- TASK REQUIREMENTS
Return the opening lines of the material, word for word. End with the line that contains "KVT_ASSERT_NOW(label, ante, cons, msg) \".

Start of Block

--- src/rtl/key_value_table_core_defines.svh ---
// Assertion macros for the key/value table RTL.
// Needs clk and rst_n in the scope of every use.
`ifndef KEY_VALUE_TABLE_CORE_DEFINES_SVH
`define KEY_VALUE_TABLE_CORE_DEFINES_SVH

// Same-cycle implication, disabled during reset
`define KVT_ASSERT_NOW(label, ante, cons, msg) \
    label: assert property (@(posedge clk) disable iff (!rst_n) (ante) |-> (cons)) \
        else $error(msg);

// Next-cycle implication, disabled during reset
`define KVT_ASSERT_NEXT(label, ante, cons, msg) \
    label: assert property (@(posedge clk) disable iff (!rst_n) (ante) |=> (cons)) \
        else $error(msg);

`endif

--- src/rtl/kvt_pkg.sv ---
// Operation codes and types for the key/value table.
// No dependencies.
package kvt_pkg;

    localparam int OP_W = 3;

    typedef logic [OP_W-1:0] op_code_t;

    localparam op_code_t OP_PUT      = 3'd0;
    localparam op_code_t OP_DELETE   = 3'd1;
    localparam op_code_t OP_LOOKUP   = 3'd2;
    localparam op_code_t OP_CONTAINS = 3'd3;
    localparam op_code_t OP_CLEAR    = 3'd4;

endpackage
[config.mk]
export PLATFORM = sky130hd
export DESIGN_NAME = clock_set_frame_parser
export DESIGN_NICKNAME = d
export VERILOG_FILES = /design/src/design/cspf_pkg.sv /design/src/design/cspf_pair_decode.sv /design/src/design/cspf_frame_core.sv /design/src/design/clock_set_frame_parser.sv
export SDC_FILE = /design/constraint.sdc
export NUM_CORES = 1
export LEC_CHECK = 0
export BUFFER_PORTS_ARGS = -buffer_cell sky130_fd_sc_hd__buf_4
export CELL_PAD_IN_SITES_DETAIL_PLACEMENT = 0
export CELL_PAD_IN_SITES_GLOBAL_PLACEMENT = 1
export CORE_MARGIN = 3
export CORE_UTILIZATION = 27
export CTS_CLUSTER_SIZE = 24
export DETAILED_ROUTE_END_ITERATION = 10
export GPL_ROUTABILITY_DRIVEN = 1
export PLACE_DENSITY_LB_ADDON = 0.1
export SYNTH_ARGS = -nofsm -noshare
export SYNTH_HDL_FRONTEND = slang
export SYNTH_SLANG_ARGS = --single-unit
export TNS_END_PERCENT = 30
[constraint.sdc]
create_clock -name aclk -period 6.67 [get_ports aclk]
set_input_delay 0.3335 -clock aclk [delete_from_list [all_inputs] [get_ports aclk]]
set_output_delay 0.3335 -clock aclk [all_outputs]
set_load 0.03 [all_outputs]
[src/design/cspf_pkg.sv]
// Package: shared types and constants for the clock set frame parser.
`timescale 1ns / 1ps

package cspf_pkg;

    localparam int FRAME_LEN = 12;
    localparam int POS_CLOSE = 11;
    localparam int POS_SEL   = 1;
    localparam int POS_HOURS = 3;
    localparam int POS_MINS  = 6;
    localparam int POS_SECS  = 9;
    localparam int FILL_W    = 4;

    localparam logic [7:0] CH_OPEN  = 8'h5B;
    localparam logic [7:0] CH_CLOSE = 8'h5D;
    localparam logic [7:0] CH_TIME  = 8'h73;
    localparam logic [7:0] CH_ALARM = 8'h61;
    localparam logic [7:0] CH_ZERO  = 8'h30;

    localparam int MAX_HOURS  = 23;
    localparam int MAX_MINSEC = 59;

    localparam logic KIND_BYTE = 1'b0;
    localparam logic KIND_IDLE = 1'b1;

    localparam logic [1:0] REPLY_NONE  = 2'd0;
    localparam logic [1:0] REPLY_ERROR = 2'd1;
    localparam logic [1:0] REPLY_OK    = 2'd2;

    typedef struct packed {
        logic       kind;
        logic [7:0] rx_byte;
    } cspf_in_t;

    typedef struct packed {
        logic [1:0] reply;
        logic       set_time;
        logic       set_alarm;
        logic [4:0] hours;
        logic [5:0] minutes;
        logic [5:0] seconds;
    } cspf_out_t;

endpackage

End of Block

- RESPONSE
--- src/rtl/key_value_table_core_defines.svh ---
// Assertion macros for the key/value table RTL.
// Needs clk and rst_n in the scope of every use.
`ifndef KEY_VALUE_TABLE_CORE_DEFINES_SVH
`define KEY_VALUE_TABLE_CORE_DEFINES_SVH

// Same-cycle implication, disabled during reset
`define KVT_ASSERT_NOW(label, ante, cons, msg) \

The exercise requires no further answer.